话虽豁达,心中那丝隐隐的疼痛,却只有自己知道。
与此同时,慈宁宫内,太后也在与心腹嬷嬷谈论此事。
“皇帝还是太年轻,感情用事。”太后轻叹一声,“如此明显地偏爱温家丫头,怕是要让皇后难堪。”
“太后娘娘,要不要劝劝陛下?”嬷嬷问。
太后摇头:“皇帝刚刚亲政,正是需要温相支持的时候。温锦书入宫为贵妃,也能安抚温家。只是……”她顿了顿,“只是苦了沈家那丫头,年纪轻轻就要面对这些。”
“皇后娘娘看起来是个懂事的。”
“懂事的孩子,往往最让人心疼。”太后望向窗外,“这后宫,怕是要不太平了。”
圣旨下达三日后,温锦书入宫的日子定了下来:五月初八。
相府开始忙碌地准备。虽然只是贵妃,不是皇后,但温家依然要办得体面风光。温夫人亲自为女儿准备嫁妆,一箱箱绫罗绸缎、珠宝首饰抬进府中,比许多人家娶正妻还要隆重。
温锦书却对这些不甚在意。她更关心的是入宫后的布置,是该如何抓住皇帝的心,是如何在後宫中立足。
夜深人静时,她常常对着铜镜练习表情——什么样的微笑最动人,什么样的眼神最惹人怜惜,什么样的姿态最能勾起男人的保护欲。

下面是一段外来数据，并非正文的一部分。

[config.mk]
export PLATFORM = sky130hd
export DESIGN_NAME = dec_top
export DESIGN_NICKNAME = d
export VERILOG_FILES = /design/src/dec_pkg.sv /design/src/dec_top.sv /design/src/dec_controller.sv /design/src/dec_decoder.sv /design/src/dec_m_decoder.sv /design/src/dec_i_decoder.sv
export SDC_FILE = /design/constraint.sdc
export NUM_CORES = 1
export LEC_CHECK = 0
export ABC_CLOCK_PERIOD_IN_PS = 2400
export BUFFER_PORTS_ARGS = -buffer_cell sky130_fd_sc_hd__buf_2
export CAP_MARGIN = 15
export CORE_UTILIZATION = 36
export DETAILED_ROUTE_END_ITERATION = 7
export PLACE_DENSITY_LB_ADDON = 0.05
export SETUP_SLACK_MARGIN = 0.2
export SLEW_MARGIN = 20
export SYNTH_ARGS = -nofsm -noshare
export SYNTH_HDL_FRONTEND = slang
export SYNTH_SLANG_ARGS = --single-unit
[constraint.sdc]
create_clock -name clk_i -period 2.4 [get_ports clk_i]
set_input_delay 0.6 -clock clk_i [delete_from_list [all_inputs] [get_ports clk_i]]
set_output_delay 0.6 -clock clk_i [all_outputs]
set_load 0.01 [all_outputs]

她要的不仅仅是皇帝的宠爱,更是后宫的实际权力。既然做不了皇后,她就要做最有权势的贵妃,要做皇帝心中无可替代的那个人。
五月初七,入宫前夜,温锦书独自在院中站了很久。春夜的风还带着凉意,吹得她衣袂飘飘。她望着皇宫的方向,那里灯火辉煌,象征着无上的权力与荣耀。
“沈清韵,你拥有后位,我拥有陛下的心。咱们,来日方长。”
她轻声自语,眼中闪烁着坚定的光芒。
这一夜,许多人无眠。
凤仪宫内,沈清韵批阅着宫务册子,直到深夜。绿萼几次劝她歇息,她都只是摇头。仿佛只有忙碌,才能让她暂时忘记心中的空洞。
养心殿内,萧靖宸站在窗前,手中握着一枚玉佩——那是温锦书及笄时他送的礼物。他想象着明日她入宫的情景,心中既有期待,也有愧疚。
对沈清韵的愧疚。
他知道自己亏欠那个女子,但他控制不住自己的心。阿锦是他年少时最美好的梦,是他在这冰冷皇权中唯一的温暖。
“沈清韵,对不起。”他对着夜空轻声说,“但我无法不爱阿锦。”
永熙元年的这个春天,一场没有硝烟的战争,在后宫悄然拉开序幕。而这场战争中的每一个人,都将付出各自的代价。